■ RECORDS

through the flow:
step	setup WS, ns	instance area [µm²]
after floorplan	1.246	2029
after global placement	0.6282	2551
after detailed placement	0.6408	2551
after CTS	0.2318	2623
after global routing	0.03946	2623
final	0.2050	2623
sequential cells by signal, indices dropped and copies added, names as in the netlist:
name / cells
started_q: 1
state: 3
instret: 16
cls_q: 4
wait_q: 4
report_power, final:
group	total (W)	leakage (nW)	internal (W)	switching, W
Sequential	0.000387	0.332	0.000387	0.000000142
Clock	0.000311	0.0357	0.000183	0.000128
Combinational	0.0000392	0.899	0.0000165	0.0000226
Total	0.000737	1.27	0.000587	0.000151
**config.mk**
```make
export PLATFORM = sky130hd
export DESIGN_NAME = inst_seq
export DESIGN_NICKNAME = d
export VERILOG_FILES = /design/src/rtl/inst_seq.sv
export SDC_FILE = /design/constraint.sdc
export NUM_CORES = 1
export LEC_CHECK = 0
export CORE_MARGIN = 4
export CORE_UTILIZATION = 40
export CTS_BUF_LIST = sky130_fd_sc_hd__clkbuf_4 sky130_fd_sc_hd__clkbuf_8
export DETAILED_ROUTE_END_ITERATION = 16
export PLACE_DENSITY = 0.79
export SLEW_MARGIN = 30
export SYNTH_ARGS = -nofsm -noshare
export SYNTH_HDL_FRONTEND = slang
export SYNTH_SLANG_ARGS = --single-unit
```
**constraint.sdc**
```tcl
create_clock -name clk -period 3 [get_ports clk]
set_clock_uncertainty 0.15 [all_clocks]
set_input_delay 0.6 -clock clk [delete_from_list [all_inputs] [get_ports clk]]
set_output_delay 0.6 -clock clk [all_outputs]
set_load 0.01 [all_outputs]
```
File: src/rtl/ttl_74595.sv
// 74HC595-style serial-in shift register with a parallel storage register.
// SRCLK/RCLK are pin strobes edge-detected inside the single Clk domain.
module ttl_74595 #(
  parameter int WIDTH      = 8,
  parameter int DELAY_RISE = 0,
  parameter int DELAY_FALL = 0
) (
  input  logic             Clk,
  input  logic             Reset,
  input  logic             SER,
  input  logic             SRCLK,
  input  logic             RCLK,
  input  logic             SRCLR_bar,
  input  logic             OE_bar,
  output logic [WIDTH-1:0] Q,
  output logic             Q_oe,
  output logic             QH_prime
);

  logic [WIDTH-1:0] sr;
  logic [WIDTH-1:0] st;
  logic             srclk_d;
  logic             rclk_d;
  logic             sh_ev;
  logic             ld_ev;

  // Delays only matter to event-driven chip models; negative values are meaningless.
  if (DELAY_RISE < 0 || DELAY_FALL < 0) begin : g_delay_ignored
  end

  assign sh_ev = SRCLK & ~srclk_d;
  assign ld_ev = RCLK & ~rclk_d;

  // History flops reset high so a strobe held through reset must drop before it counts.
  always_ff @(posedge Clk) begin
    if (Reset) begin
      sr      <= '0;
      st      <= '0;
      srclk_d <= 1'b1;
      rclk_d  <= 1'b1;
    end else begin
      srclk_d <= SRCLK;
      rclk_d  <= RCLK;
      if (!SRCLR_bar) begin
        sr <= '0;
      end else if (sh_ev) begin
        sr <= {sr[WIDTH-2:0], SER};
      end
      if (ld_ev) begin
        st <= sr;
      end
    end
  end

  assign Q        = OE_bar ? '0 : st;
  assign Q_oe     = ~OE_bar;
  assign QH_prime = sr[WIDTH-1];

endmodule
File: config.mk
export PLATFORM = sky130hd
export DESIGN_NAME = ttl_74595
export DESIGN_NICKNAME = d
export VERILOG_FILES = /design/src/rtl/ttl_74595.sv
export SDC_FILE = /design/constraint.sdc
export NUM_CORES = 1
export LEC_CHECK = 0
export ABC_AREA = 1
export CAP_MARGIN = 20
export CORE_ASPECT_RATIO = 1.2
export CORE_MARGIN = 3
export CORE_UTILIZATION = 28
export DETAILED_ROUTE_END_ITERATION = 16
export SYNTH_ARGS = -nofsm -noshare
export SYNTH_HDL_FRONTEND = slang
export SYNTH_SLANG_ARGS = --single-unit
File: constraint.sdc
create_clock -name Clk -period 0.8 [get_ports Clk]
set_input_delay 0.12 -clock Clk [delete_from_list [all_inputs] [get_ports Clk]]
set_output_delay 0.12 -clock Clk [all_outputs]
set_load 0.005 [all_outputs]
==> impl.org <==
** Status
- The run finished, with violations left.
- The checks that failed: negative setup slack.

** Pwr
- Power density relative to cell area :: 1570 nW/µm²
- Across the VDD grid, the largest voltage drop is 0.846 mV.
- The share of total power dissipated in combinational logic is 0.140.
- Leakage :: 0.464 nW
- In this run the power spent charging and discharging nets is 0.402 mW.
- Switching part of the total power :: 0.249
- Summing internal, switching and leakage power gives 1.61 mW.
- Register share of total power :: 0.594
- The share of total power dissipated in the clock network is 0.267.
- Cell internal pwr :: 1.21 mW

** Final layout
- In the final layout, the share of cells above drive strength 1 is 0.347.
- The repair_antennas step left the layout with diodes totalling 0.
- Non-filler instance count after layout :: 177
- The area growth from synthesis to layout is 27.9%.
- Number of inserted filler cells in the final layout :: 300
- After routing the design area is 1030 µm².
- Final design utilization :: 0.391
- Summing all flip-flop and latch instances after layout gives 379 µm².
- The multi-input combinational cells in the finished layout cover a total of 337 µm².
- The net count of the finished layout is 153.

** Setup path
- Data required time of the critical path :: 680 ps
- Timing endpoint of the critical path :: Q[4]
- Slowest stage cell, crit path :: sky130_fd_sc_hd__dfxtp_2
- Crit. End Element :: output pin
- The worst register-to-register path has a depth of 3.
- For the worst setup path, the data arrival time is 860 ps.
- Critical Path, Cell by Cell :: inv_2, nor2_2, buf_2
- Worst r2r dst :: sr[1]
- Worst Path Class, Setup :: reg -> out
- Worst-path fanout max :: 2
- Launch point of the worst path :: st[4]
- Crit-path max cell delay :: 340 ps
- R2r startpoint :: srclk_d
- Internal reg-to-reg setup slack :: -10 ps
- STA classifies the critical path startpoint as a flip-flop.

** Yosys
- Number of synthesized flops with an enable pin :: 0
- Average cell area after synthesis :: 6.58 µm²
- By count the netlist is led by 40 x sky130_fd_sc_hd__nor2_1, 21 x sky130_fd_sc_hd__inv_1, 18 x sky130_fd_sc_hd__dfxtp_1, 18 x sky130_fd_sc_hd__nand2_1, 16 x sky130_fd_sc_hd__nand3_1.
- Prevailing post-synth register cell :: sky130_fd_sc_hd__dfxtp_1
- Library cell with the highest instance count after synthesis :: sky130_fd_sc_hd__nor2_1
- Nets in the synthesized netlist :: 129
- Fraction of post-synthesis cell area in the top cell type by area :: 0.449
- After synthesis, the netlist uses 11 different library cells.
- Share of flip-flops with an asynchronous set or reset :: 0
- Area contributors post-synth :: sky130_fd_sc_hd__dfxtp_1 45%, sky130_fd_sc_hd__nor2_1 19%, sky130_fd_sc_hd__nand3_1 10%, sky130_fd_sc_hd__inv_1 9.8%, sky130_fd_sc_hd__nand2_1 8.4%
- Post-synthesis instance area :: 803 µm²
- Syn Inst Count :: 122
- Yosys warns :: 0
- Of all cell types, the one taking the most synthesized area is sky130_fd_sc_hd__dfxtp_1.
- Synthesis inferred 18 register bits.
- Sequential area share after synthesis :: 0.449

** Placed design
- Worst-case setup slack after placement :: -647 ps
- Quantity of I/O buffers inserted on ports :: 16
- Post-DP HPWL :: 1.07 mm
- In this run, placement finished with an instance count of 174.
- Area after DPL :: 1020 µm²
- At the end of routability-driven placement, the weighted congestion stood at 0.799.

** Route
- The detail route stage leaves a number of antenna-violating nets equal to 0.
- For this run, the detailed router's first-pass iteration total came to 4.
- Average wire per standard cell :: 7.90 µm
- Via count :: 740
- Drt initial violations :: 13
- Sum of routed wire length over all layers :: 1.40 mm
- Drc violations :: 0
- After detailed routing, the number of vias per cell comes to 4.18.

** Global routing
- Across every metal layer, demand over resource in global routing totals 0.0927.
- Entering global routing, the biggest net connects 11 pins.
- The first global-routing pass estimated 2.50 mm of wire.
- The total overflow left after global routing is 0.
- Number of antenna violations at the first check in global routing :: 0
- The number of global-route vias before repair came to 674.

** Die
- In this run the horizontal extent of the chip is 54.9 µm.
- For this configuration, the core starts out at a cell density of 0.306.
- The core region is 2630 µm².
- From bottom edge to top edge, the die measures 64.7 µm.
- The initialized floorplan defines 20 standard-cell rows.
- For this design the top-level I/O count stands at 17.
- The die covers 3550 µm².

** Clocking
- The tree is rooted in a sky130_fd_sc_hd__clkbuf_4.
- # H-tree levels :: 1
- Clock insertion delay at the later pin of the skew report :: 290 ps
- Buffers added to address setup during post-CTS repair amount to 0.
- CTS Hold Bufs :: 0
- In this run the deepest clock path goes through 2 buffers.
- TritonCTS built the clock tree.
- Clock-pin slew was measured on the worst setup and hold paths at 90 ps.
- CTS sink count :: 18
- Total CTS buffers :: 3

** STA
- Setup repair after global routing could not meet its margin everywhere.
- Worst clock skew :: 2.92 ps
- Hold Worst Slack :: 227 ps
- Measured against its own limit, the worst slew margin works out to 0.841.
- Setup violations remaining at the end of the flow were counted as 12.
- Worst-Margin Slew :: 238 ps
- Final Max Slew Viols :: 0
- Timing would allow up to 1.02 GHz.
- Final setup TNS :: -1300 ps
- The count of final hold-check violations is 0.
- Post-route minimum period :: 976 ps
- In the finished design, the share of the clock period the worst path needs comes to 1.22.
- Across all setup checks in the final design, the least slack found is -176 ps.

** Min path
- In this run the worst hold path is classified as in -> reg.

** Job
- Max Cap Viol :: 0
## logic make-up (layout without fill, tap and decap cells)
group,Yosys count,count (layout),share of synthesized area
flip-flops,18,18,0.449
AND/OR/NAND/NOR,77,77,0.407
buffers and inverters,27,49,0.145
## critical path, delay by kind of cell (launching register included)
family                 cells  cell delay, ps
buffers and inverters      2             140
and+or+nand+nor            1              80
DFF                        1             340
## registers in the layout, summed over array words and instances, names as in the netlist
name,cells
sr,8
st,8
rclk_d,1
srclk_d,1
## repair_timing
action | 4_1_cts | 5_1_grt
pin swaps | 1 | 22
endpoints found under the setup margin | 26 | 25
resized for setup | 55 | 18
## worst min-delay path by stage
stage / startpoint / to / slack (ps) / cells after the start
floorplan: Reset / sr[0] / 300 / 3
global placement: sr[0] / sr[0] / 470 / 2
detailed placement: sr[6] / sr[6] / 470 / 2
CTS: SRCLK / srclk_d / 230 / 3
global route: SRCLK / srclk_d / 230 / 3
finish: SRCLK / srclk_d / 230 / 3
## layer usage
| layer | GRT usage | wire length (µm) | vias up |
|---|---|---|---|
| li1 | - | - | 402 |
| met5 | 0 | 0 | - |
| met3 | 0.0207 | 120 | 4 |
| met4 | 0.0547 | 24 | 0 |
| met1 | 0.102 | 652 | 312 |
| met2 | 0.155 | 601 | 22 |
## layout make-up
class | instances | area share
Inverter | 24 | 0.0938
Multi-Input combinational cell | 77 | 0.328
Clock buffer | 3 | 0.0219
Tap cell | 33 | 0.0402
Sequential cell | 18 | 0.369
Timing Repair Buffer | 22 | 0.147
## power by group through the flow
stage                     sequential, mW  combinational (mW)  clock (mW)
after global routing               0.963               0.263       0.493
after detailed placement           0.970               0.241           0
after CTS                          0.954               0.222       0.450
final                              0.957               0.225       0.430
after floorplan                    0.967               0.150           0
after global placement             0.969               0.238           0
## placed cells by master (no fill, tap or decap)
cell type | synthesis | final
sky130_fd_sc_hd__inv_1 | 21 | 11
sky130_fd_sc_hd__buf_2 | 0 | 10
sky130_fd_sc_hd__clkinv_2 | 0 | 1
sky130_fd_sc_hd__nor2_4 | 2 | 2
sky130_fd_sc_hd__inv_4 | 0 | 2
sky130_fd_sc_hd__clkdlybuf4s50_1 | 0 | 3
sky130_fd_sc_hd__nand2_1 | 18 | 18
sky130_fd_sc_hd__dlygate4sd2_1 | 0 | 3
sky130_fd_sc_hd__dfxtp_4 | 0 | 2
sky130_fd_sc_hd__clkbuf_4 | 0 | 3
sky130_fd_sc_hd__nor2_1 | 40 | 36
sky130_fd_sc_hd__inv_2 | 2 | 10
sky130_fd_sc_hd__dfxtp_2 | 0 | 9
sky130_fd_sc_hd__dfxtp_1 | 18 | 7
sky130_fd_sc_hd__nor2_2 | 1 | 5
sky130_fd_sc_hd__buf_4 | 0 | 6
sky130_fd_sc_hd__nand3_1 | 16 | 16
Note: power is estimated with default switching activity, not from simulation.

■ WHAT IS EXPECTED
No line before the one with "sky130_fd_sc_hd__nor2_2 | 1 | 5" belongs in the answer; copy that line and the rest of the records exactly.

■ RESPONSE TO THE TASK
sky130_fd_sc_hd__nor2_2 | 1 | 5
sky130_fd_sc_hd__buf_4 | 0 | 6
sky130_fd_sc_hd__nand3_1 | 16 | 16
Note: power is estimated with default switching activity, not from simulation.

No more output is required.